Segment Open

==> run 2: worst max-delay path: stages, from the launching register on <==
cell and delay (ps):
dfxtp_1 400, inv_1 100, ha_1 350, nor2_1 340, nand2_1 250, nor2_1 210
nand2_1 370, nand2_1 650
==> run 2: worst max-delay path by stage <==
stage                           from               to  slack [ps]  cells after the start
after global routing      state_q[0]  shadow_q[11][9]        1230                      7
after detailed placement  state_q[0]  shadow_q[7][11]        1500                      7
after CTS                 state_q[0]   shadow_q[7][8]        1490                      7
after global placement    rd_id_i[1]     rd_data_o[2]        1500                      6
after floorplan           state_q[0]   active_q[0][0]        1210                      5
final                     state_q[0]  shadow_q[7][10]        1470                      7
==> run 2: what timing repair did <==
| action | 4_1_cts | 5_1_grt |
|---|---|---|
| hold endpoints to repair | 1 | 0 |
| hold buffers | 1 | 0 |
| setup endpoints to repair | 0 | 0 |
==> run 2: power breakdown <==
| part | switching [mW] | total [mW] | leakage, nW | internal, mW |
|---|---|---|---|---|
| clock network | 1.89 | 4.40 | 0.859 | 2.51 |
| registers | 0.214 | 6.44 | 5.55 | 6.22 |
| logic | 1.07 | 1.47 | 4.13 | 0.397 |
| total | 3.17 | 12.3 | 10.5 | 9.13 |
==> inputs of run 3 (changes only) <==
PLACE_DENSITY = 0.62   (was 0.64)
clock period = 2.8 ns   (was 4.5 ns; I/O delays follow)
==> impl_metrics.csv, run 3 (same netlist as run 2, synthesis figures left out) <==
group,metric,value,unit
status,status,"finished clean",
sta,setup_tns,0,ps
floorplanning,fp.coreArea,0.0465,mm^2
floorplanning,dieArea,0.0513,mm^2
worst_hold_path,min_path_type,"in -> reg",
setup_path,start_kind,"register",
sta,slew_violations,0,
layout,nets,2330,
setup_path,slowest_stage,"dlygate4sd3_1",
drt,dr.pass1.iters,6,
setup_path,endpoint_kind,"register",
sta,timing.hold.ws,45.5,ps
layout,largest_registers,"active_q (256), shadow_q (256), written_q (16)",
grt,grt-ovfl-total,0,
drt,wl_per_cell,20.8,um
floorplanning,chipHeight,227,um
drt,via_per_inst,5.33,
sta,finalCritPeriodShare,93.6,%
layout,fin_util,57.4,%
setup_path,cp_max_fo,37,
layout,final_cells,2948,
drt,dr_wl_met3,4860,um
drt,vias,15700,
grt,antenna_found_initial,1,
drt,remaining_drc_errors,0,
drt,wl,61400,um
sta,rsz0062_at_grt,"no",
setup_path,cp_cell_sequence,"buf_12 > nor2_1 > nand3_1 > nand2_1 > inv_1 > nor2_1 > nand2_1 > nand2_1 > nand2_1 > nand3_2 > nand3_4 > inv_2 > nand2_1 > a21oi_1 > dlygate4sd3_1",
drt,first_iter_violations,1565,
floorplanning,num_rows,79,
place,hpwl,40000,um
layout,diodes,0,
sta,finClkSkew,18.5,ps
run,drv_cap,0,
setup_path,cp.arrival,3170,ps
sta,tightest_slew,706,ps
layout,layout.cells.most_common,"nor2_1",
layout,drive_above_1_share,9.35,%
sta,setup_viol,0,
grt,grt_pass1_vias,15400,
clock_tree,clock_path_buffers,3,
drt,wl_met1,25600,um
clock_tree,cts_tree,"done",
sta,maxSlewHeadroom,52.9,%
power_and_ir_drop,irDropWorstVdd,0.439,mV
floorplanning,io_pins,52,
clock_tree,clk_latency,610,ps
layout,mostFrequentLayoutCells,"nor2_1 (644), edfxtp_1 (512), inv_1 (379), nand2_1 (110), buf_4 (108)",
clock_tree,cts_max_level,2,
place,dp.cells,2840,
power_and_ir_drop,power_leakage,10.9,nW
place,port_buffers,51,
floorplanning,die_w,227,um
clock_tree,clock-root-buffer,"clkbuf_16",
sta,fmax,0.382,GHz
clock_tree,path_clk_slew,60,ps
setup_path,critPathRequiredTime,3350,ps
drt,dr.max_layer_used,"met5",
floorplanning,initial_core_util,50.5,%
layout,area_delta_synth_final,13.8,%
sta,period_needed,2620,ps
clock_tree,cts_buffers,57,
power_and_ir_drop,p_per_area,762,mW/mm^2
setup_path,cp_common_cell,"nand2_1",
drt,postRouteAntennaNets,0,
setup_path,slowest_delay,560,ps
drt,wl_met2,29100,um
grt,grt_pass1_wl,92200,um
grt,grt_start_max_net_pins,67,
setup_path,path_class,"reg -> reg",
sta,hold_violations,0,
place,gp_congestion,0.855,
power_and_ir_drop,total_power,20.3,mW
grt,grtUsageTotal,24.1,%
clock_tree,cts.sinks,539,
## src/rtl/seven_seg_scanner.sv

```systemverilog
// seven_seg_scanner: time-multiplexed scan controller for a
// NUM_DIGITS-wide common-cathode 7-segment display.
// Ports:
//   clk, rst            clock and synchronous active-high reset
//   en                  scan enable (0 forces IDLE)
//   load                strobe capturing bcd_in/dp_in into the shadow frame
//   bcd_in, dp_in       digit values (digit 0 = bits [3:0]) and decimal points
//   blank_lz            leading-zero blanking enable
//   bcd_out, dp_out     BCD code and decimal point of the selected digit
//   digit_en            one-hot digit enable, active-high
//   digit_idx           index of the selected digit
//   frame_tick          one-cycle pulse on the last cycle of each scan
module seven_seg_scanner #(
   parameter int NUM_DIGITS   = 4,
   parameter int REFRESH_DIV  = 100000,
   parameter int BLANK_CYCLES = 1000
) (
   input  logic                          clk,
   input  logic                          rst,
   input  logic                          en,
   input  logic                          load,
   input  logic [4*NUM_DIGITS-1:0]       bcd_in,
   input  logic [NUM_DIGITS-1:0]         dp_in,
   input  logic                          blank_lz,
   output logic [3:0]                    bcd_out,
   output logic                          dp_out,
   output logic [NUM_DIGITS-1:0]         digit_en,
   output logic [$clog2(NUM_DIGITS)-1:0] digit_idx,
   output logic                          frame_tick
);

   localparam int IW = $clog2(NUM_DIGITS);
   localparam int CW = $clog2(REFRESH_DIV);

   localparam logic [CW-1:0] BLANK_LAST = CW'(BLANK_CYCLES - 1);
   localparam logic [CW-1:0] SHOW_LAST  =
      CW'(REFRESH_DIV - BLANK_CYCLES - 1);
   localparam logic [IW-1:0] IDX_LAST   = IW'(NUM_DIGITS - 1);

   typedef enum logic [1:0] {
      IDLE  = 2'd0,
      BLANK = 2'd1,
      SHOW  = 2'd2
   } state_t;

   state_t state, state_n;

   logic [CW-1:0]           cnt, cnt_n;
   logic [IW-1:0]           idx_n;
   logic                    boundary;

   logic [4*NUM_DIGITS-1:0] shadow_bcd, active_bcd, act_bcd_n;
   logic [NUM_DIGITS-1:0]   shadow_dp, active_dp, act_dp_n;
   logic                    pending;

   logic [NUM_DIGITS-1:0]   live;
   logic                    suppress;
   logic [NUM_DIGITS-1:0]   en_d;
   logic [3:0]              bcd_d;
   logic                    dp_d;
   logic                    tick_d;

   // Next state, slot counter and digit index.
   always_comb begin
      state_n  = state;
      cnt_n    = cnt;
      idx_n    = digit_idx;
      boundary = 1'b0;
      if (!en) begin
         state_n = IDLE;
         cnt_n   = '0;
         idx_n   = '0;
      end else begin
         unique case (state)
            IDLE: begin
               state_n  = BLANK;
               cnt_n    = '0;
               idx_n    = '0;
               boundary = 1'b1;
            end
            BLANK: begin
               if (cnt == BLANK_LAST) begin
                  state_n = SHOW;
                  cnt_n   = '0;
               end else begin
                  cnt_n = cnt + 1'b1;
               end
            end
            SHOW: begin
               if (cnt == SHOW_LAST) begin
                  state_n = BLANK;
                  cnt_n   = '0;
                  if (digit_idx == IDX_LAST) begin
                     idx_n    = '0;
                     boundary = 1'b1;
                  end else begin
                     idx_n = digit_idx + 1'b1;
                  end
               end else begin
                  cnt_n = cnt + 1'b1;
               end
            end
            default: begin
               state_n = IDLE;
               cnt_n   = '0;
               idx_n   = '0;
            end
         endcase
      end
   end

   // Frame contents seen from the next cycle on; a load on the
   // boundary cycle bypasses the shadow so it shows immediately.
   always_comb begin
      act_bcd_n = active_bcd;
      act_dp_n  = active_dp;
      if (boundary) begin
         if (load) begin
            act_bcd_n = bcd_in;
            act_dp_n  = dp_in;
         end else if (pending) begin
            act_bcd_n = shadow_bcd;
            act_dp_n  = shadow_dp;
         end
      end
   end

   // live[i]: some digit at or above i is nonzero or carries a dp.
   always_comb begin
      logic acc;
      acc  = 1'b0;
      live = '0;
      for (int i = NUM_DIGITS - 1; i >= 0; i--) begin
         acc     = acc | (act_bcd_n[4*i +: 4] != 4'd0) | act_dp_n[i];
         live[i] = acc;
      end
   end

   // Output values for the next cycle, derived from next state.
   always_comb begin
      en_d     = '0;
      suppress = blank_lz && (idx_n != '0) && !live[idx_n];
      bcd_d    = act_bcd_n[{idx_n, 2'b00} +: 4];
      dp_d     = act_dp_n[idx_n] && !suppress;
      tick_d   = (state_n == SHOW) && (idx_n == IDX_LAST) &&
                 (cnt_n == SHOW_LAST);
      if (state_n == SHOW && !suppress) begin
         en_d[idx_n] = 1'b1;
      end
      if (state_n == IDLE) begin
         bcd_d = 4'd0;
         dp_d  = 1'b0;
      end
   end

   always_ff @(posedge clk) begin
      if (rst) begin
         state      <= IDLE;
         cnt        <= '0;
         digit_idx  <= '0;
         shadow_bcd <= '0;
         shadow_dp  <= '0;
         active_bcd <= '0;
         active_dp  <= '0;
         pending    <= 1'b0;
         bcd_out    <= '0;
         dp_out     <= 1'b0;
         digit_en   <= '0;
         frame_tick <= 1'b0;
      end else begin
         state      <= state_n;
         cnt        <= cnt_n;
         digit_idx  <= idx_n;
         active_bcd <= act_bcd_n;
         active_dp  <= act_dp_n;
         if (load) begin
            shadow_bcd <= bcd_in;
            shadow_dp  <= dp_in;
         end
         if (boundary) begin
            pending <= 1'b0;
         end else if (load) begin
            pending <= 1'b1;
         end
         bcd_out    <= bcd_d;
         dp_out     <= dp_d;
         digit_en   <= en_d;
         frame_tick <= tick_d;
      end
   end

endmodule
```
`config.mk`:
```
export PLATFORM = sky130hd
export DESIGN_NAME = decode
export DESIGN_NICKNAME = d
export VERILOG_FILES = /design/src/rtl/decode.sv
export SDC_FILE = /design/constraint.sdc
export NUM_CORES = 2
export LEC_CHECK = 0
export ABC_CLOCK_PERIOD_IN_PS = 3000
export CAP_MARGIN = 10
export CORE_ASPECT_RATIO = 1.5
export CORE_MARGIN = 2
export CORE_UTILIZATION = 45
export CTS_CLUSTER_SIZE = 8
export DETAILED_ROUTE_END_ITERATION = 10
export PLACE_DENSITY = 0.63
export SETUP_SLACK_MARGIN = 0.2
export SYNTH_ARGS = -nofsm -noshare
export SYNTH_HDL_FRONTEND = slang
export SYNTH_SLANG_ARGS = --single-unit
```
`constraint.sdc`:
```
create_clock -name clock -period 3 [get_ports clock]
set_input_delay 0.6 -clock clock [delete_from_list [all_inputs] [get_ports clock]]
set_output_delay 0.6 -clock clock [all_outputs]
set_load 0.01 [all_outputs]
```
`src/rtl/decode.sv`:
```
// decode: ID stage (field decode, 32x32 regfile, load-use stall, ID_EX latch); define DECODE_BYPASS_EN for same-cycle writeback forwarding
module decode #(
   parameter int NREGS = 32
) (
   input  logic        clock,
   input  logic        reset,
   input  logic [63:0] IF_ID,
   input  logic        if_valid,
   input  logic        branchFlag,
   input  logic        wb_en,
   input  logic [4:0]  wb_addr,
   input  logic [31:0] wb_data,
   output logic        stall,
   output logic        id_ex_valid,
   output logic [31:0] id_ex_pc,
   output logic [5:0]  id_ex_opcode,
   output logic [5:0]  id_ex_funct,
   output logic [31:0] id_ex_rs_val,
   output logic [31:0] id_ex_rt_val,
   output logic [31:0] id_ex_imm,
   output logic [4:0]  id_ex_dest,
   output logic        id_ex_is_load,
   output logic        id_ex_illegal
);
   logic [31:0] rf [NREGS];
   logic [5:0]  opcode;
   logic [4:0]  rs, rt, rd, dest;
   logic [15:0] imm16;
   logic [31:0] imm, rs_val, rt_val;
   logic        is_r, is_addi, is_andi, is_ori, is_lui, is_lw, is_sw, is_beq;
   logic        illegal, use_rs, use_rt, hit, bubble;

   assign opcode  = IF_ID[31:26];
   assign rs      = IF_ID[25:21];
   assign rt      = IF_ID[20:16];
   assign rd      = IF_ID[15:11];
   assign imm16   = IF_ID[15:0];
   assign is_r    = opcode == 6'b000000;
   assign is_addi = opcode == 6'b001000;
   assign is_andi = opcode == 6'b001100;
   assign is_ori  = opcode == 6'b001101;
   assign is_lui  = opcode == 6'b001111;
   assign is_lw   = opcode == 6'b100011;
   assign is_sw   = opcode == 6'b101011;
   assign is_beq  = opcode == 6'b000100;
   assign illegal = !(is_r | is_addi | is_andi | is_ori | is_lui | is_lw | is_sw | is_beq);
   assign use_rs  = is_r | is_addi | is_andi | is_ori | is_lw | is_sw | is_beq;
   assign use_rt  = is_r | is_sw | is_beq;
   assign dest    = is_r ? rd : (is_addi | is_andi | is_ori | is_lui | is_lw) ? rt : 5'd0;
   assign imm     = is_lui ? {imm16, 16'h0} : (is_andi | is_ori) ? {16'h0, imm16} : {{16{imm16[15]}}, imm16};

`ifdef DECODE_BYPASS_EN
   assign rs_val = (rs == 5'd0) ? 32'h0 : (wb_en && wb_addr == rs) ? wb_data : rf[rs];
   assign rt_val = (rt == 5'd0) ? 32'h0 : (wb_en && wb_addr == rt) ? wb_data : rf[rt];
`else
   assign rs_val = (rs == 5'd0) ? 32'h0 : rf[rs];
   assign rt_val = (rt == 5'd0) ? 32'h0 : rf[rt];
`endif

   assign hit    = (use_rs && rs == id_ex_dest) || (use_rt && rt == id_ex_dest);
   assign stall  = !branchFlag && if_valid && id_ex_valid && id_ex_is_load && id_ex_dest != 5'd0 && hit;
   assign bubble = branchFlag || stall || !if_valid;

   // register file: r0 is never written so it stays zero
   always_ff @(posedge clock or negedge reset)
      if (!reset)
         for (int i = 0; i < NREGS; i++) rf[i] <= 32'h0;
      else if (wb_en && wb_addr != 5'd0)
         rf[wb_addr] <= wb_data;

   // ID_EX latch: decoded instruction, or an all-zero bubble on flush/stall/idle
   always_ff @(posedge clock or negedge reset)
      if (!reset) begin
         id_ex_valid   <= 1'b0;
         id_ex_pc      <= 32'h0;
         id_ex_opcode  <= 6'h0;
         id_ex_funct   <= 6'h0;
         id_ex_rs_val  <= 32'h0;
         id_ex_rt_val  <= 32'h0;
         id_ex_imm     <= 32'h0;
         id_ex_dest    <= 5'h0;
         id_ex_is_load <= 1'b0;
         id_ex_illegal <= 1'b0;
      end else begin
         id_ex_valid   <= !bubble;
         id_ex_pc      <= bubble ? 32'h0 : IF_ID[63:32];
         id_ex_opcode  <= bubble ? 6'h0 : opcode;
         id_ex_funct   <= bubble ? 6'h0 : IF_ID[5:0];
         id_ex_rs_val  <= bubble ? 32'h0 : rs_val;
         id_ex_rt_val  <= bubble ? 32'h0 : rt_val;
         id_ex_imm     <= bubble ? 32'h0 : imm;
         id_ex_dest    <= bubble ? 5'h0 : dest;
         id_ex_is_load <= !bubble && is_lw;
         id_ex_illegal <= !bubble && illegal;
      end
endmodule

```
==> out/qor.csv <==
stage,metric,value,unit
outcome,outcome,completed,
critical_path,startpoint_type,primary input,
floorplanning,dieWidth,301.6,µm
layout,layout-drive-gt1-share,0.4311,
timing,period_share,0.9038,
timing,fmax,368.8,MHz
timing,setup_ws,0.2885,ns
timing,hold_violations,0,
synthesis,yosys-top-cells-count,"1172 x dfrtp_1, 985 x mux2_2, 384 x mux4_2",
timing,min_period,2.711,ns
floorplanning,fp.dieH,450.3,µm
worst_hold_path,hold_path_class,primary input to flop,
critical_path,cp-end-kind,output pin,
power,leakage,30.64,nW
clock_network,clk_latency,0.79,ns
place,post-place-ws,-0.1336,ns
critical_path,worst_r2r_endpoint,id_ex_rs_val[25]$_DFF_PN0_,
layout,nNetsFinal,4582,
synthesis,synth_warnings,0,
synthesis,syn_inst,4243,
timing,rsz0062_at_grt,no,
timing,fin_worst_skew,0.02543,ns
critical_path,cp_data_arrival_time,2.11,ns
clock_network,cts-root-buf,clkbuf_16,
layout,post-route-util,0.5341,
synthesis,ys_async_sr_fraction,1.000,
floorplanning,initial_utilization,0.4536,
global_routing,grt_pass1_wl,282200,µm
critical_path,cp.required,2.40,ns
clock_network,cts.sinks,1172,
clock_network,path_clk_slew,0.05,ns
detailed_routing,wirelength,190800,µm
synthesis,yosysSeqAreaShare,0.4907,
synthesis,syn_avg_cell_area,14.09,µm²
clock_network,numCtsBuffers,164,
detailed_routing,wire_per_inst,30.67,µm
clock_network,cts_tree,yes,
critical_path,timing.rr.start,id_ex_dest[0]$_DFF_PN0_,
clock_network,clock_path_buffers,3,
detailed_routing,final_antenna_net_count,0,
detailed_routing,firstDrtPassIters,5,
floorplanning,die_area,0.1358,mm²
detailed_routing,routed_via_density,6.385,
layout,final_cell_area,0.07037,mm²
floorplanning,pin_count,255,
place,postPlaceCellArea,0.06595,mm²
timing,timing.slew.headroom,0.2830,
floorplanning,num_rows,163,
power,ir_worst_vdd,0.6226,mV
critical_path,worstSetupStartpoint,IF_ID[28],
place,portBuffers,254,
global_routing,antenna_found_initial,11,
synthesis,synth_top_cell_area_share,0.4907,
global_routing,grt_pass1_vias,42240,
synthesis,synth_area_leader_cell,dfrtp_1,
place,dp_hpwl,121200,µm
synthesis,yosysMostFrequentCell,dfrtp_1,
job,drv_cap,0,
timing,finalSetupViolations,0,
synthesis,yosysUniqueCellTypes,43,
synthesis,syn_nets,4349,
critical_path,crit_end,stall,
timing,drv_slew,0,
detailed_routing,drc,0,
synthesis,synthFlopType,dfrtp_1,
critical_path,reg2regPathDepth,8,
layout,area_growth,17.74,%
clock_network,htreeDepth,4,
synthesis,ys_ff_latch,1172,
timing,worstMarginPinSlew,1.072,ns
power,power_density,645.7,mW/mm²
global_routing,grt.overflow.total,0,
synthesis,netlist_top_cells_area,"dfrtp_1 49%, mux2_2 19%, mux4_2 14%",
place,gp_congestion,0.8274,
floorplanning,core,0.1317,mm²
critical_path,path_max_fanout,3,
detailed_routing,vias,39730,
global_routing,grt_util_all_layers,0.2827,
synthesis,syn_area,0.05977,mm²
synthesis,synth_edf_count,0,
global_routing,grt_max_degree,103,
detailed_routing,drt-initial-drc-count,3302,
critical_path,r2r_slack,0.78,ns
worst_hold_path,hold_depth,3,
critical_path,worstSetupPathType,primary input to output pin,
metal layers:
metal | vias to the layer above | track usage | wire length [µm]
li1 | 16380 | - | -
met1 | 21410 | 0.3571 | 75010
met2 | 1478 | 0.4797 | 96250
met3 | 445 | 0.04719 | 11120
met4 | 16 | 0.1187 | 8361
met5 | - | 0 | 106
final cells by class:
class | count | area (µm²)
Timing Repair Buffer | 544 | 6021
Multi-Input combinational cell | 2548 | 28330
Clock buffer | 169 | 4208
Antenna cell | 2 | 5.005
Inverter | 46 | 172.7
Tap cell | 1732 | 2167
Sequential cell | 1172 | 29330
Clock inverter | 9 | 133.9
Fill cell | 10980 | 61380
layout by cell type (no fill, tap or decap), types with 22 or more instances in the layout:
cell             instances
a21oi_1                144
a221oi_1                62
a22oi_1                133
and4bb_1                40
and4bb_2                22
buf_12                 103
buf_4                  190
clkbuf_16              168
clkdlybuf4s50_1        239
dfrtp_1               1170
inv_1                   46
mux2_2                 985
mux2i_1                256
mux4_2                 384
nand2_1                149
nand4_1                 67
nor2_1                  53
nor3_1                  76
o21ai_0                 65
critical path: stages:
cell and delay (ns):
clkdlybuf4s50_1 0.44, nand4b_1 0.28, o22ai_2 0.25, nand4_1 0.17, a21oi_2 0.14, clkdlybuf4s15_2 0.23
what timing repair did:
| action | CTS | global route |
|---|---|---|
| resized for setup | 6 | 8 |
| hold buffers | 1 | 0 |
| setup endpoints to repair | 1 | 1 |
| pin swaps | 2 | 3 |
| buffers inserted | 2 | 1 |
| hold endpoints to repair | 38 | 0 |
cells by family (layout without fill, tap and decap cells):
family,count (synthesis),in the layout,synth area share
compound gates,413,413,0.04484
xor+xnor,10,10,0.001466
buf+inv,523,768,0.04061
flops,1172,1172,0.4907
mux,1632,1632,0.3745
other cells,0,2,0
simple gates,493,493,0.04790
flip-flops by register name (all words and copies together) (netlist names):
name / flops
rf: 1024
id_ex_rt_val: 32
id_ex_dest: 5
id_ex_valid: 1
id_ex_illegal: 1
id_ex_rs_val: 32
id_ex_opcode: 6
id_ex_is_load: 1
id_ex_imm: 32
id_ex_funct: 6
id_ex_pc: 32
how the worst min path moves through the flow:
stage / startpoint / to / slack (ns)
finish: IF_ID[31] / id_ex_opcode[5]$_DFF_PN0_ / 0.16
floorplan: reset / id_ex_dest[0]$_DFF_PN0_ / 0.30
detailed placement: rf[1020]$_DFFE_PN0P_ / rf[1020]$_DFFE_PN0P_ / 0.38
global route: IF_ID[31] / id_ex_opcode[5]$_DFF_PN0_ / 0.16
CTS: IF_ID[55] / id_ex_pc[23]$_DFF_PN0_ / 0.29
global placement: rf[1010]$_DFFE_PN0P_ / rf[1010]$_DFFE_PN0P_ / 0.38
per-stage QoR:
stage | TNS (ns) | power, mW | cells | hold slack [ns]
6_report | 0 | 45.44 | 6222 | 0.1627
3_3_place_gp | -0.1494 | 28.59 | 6038 | 0.3763
2_1_floorplan | 0 | 26.08 | 4243 | 0.3044
4_1_cts | 0 | 45.70 | 6219 | 0.2858
5_1_grt | 0 | 47.27 | 6221 | 0.1592
3_5_place_dp | -0.1336 | 29.01 | 6038 | 0.3833
report_power, final:
group,total (mW),switching [mW],internal [mW]
Clock,16.6,6.79,9.80
Combinational,8.32,3.38,4.94
Sequential,20.5,1.96,18.6
Power figures use the tool's default switching activity.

Segment Closed

*TASK ITEM*: Transcribe the listing above line for line, from the first line to the line containing "after global placement", inclusive, with no other lines.

*WRITTEN SOLUTION*:
==> run 2: worst max-delay path: stages, from the launching register on <==
cell and delay (ps):
dfxtp_1 400, inv_1 100, ha_1 350, nor2_1 340, nand2_1 250, nor2_1 210
nand2_1 370, nand2_1 650
==> run 2: worst max-delay path by stage <==
stage                           from               to  slack [ps]  cells after the start
after global routing      state_q[0]  shadow_q[11][9]        1230                      7
after detailed placement  state_q[0]  shadow_q[7][11]        1500                      7
after CTS                 state_q[0]   shadow_q[7][8]        1490                      7
after global placement    rd_id_i[1]     rd_data_o[2]        1500                      6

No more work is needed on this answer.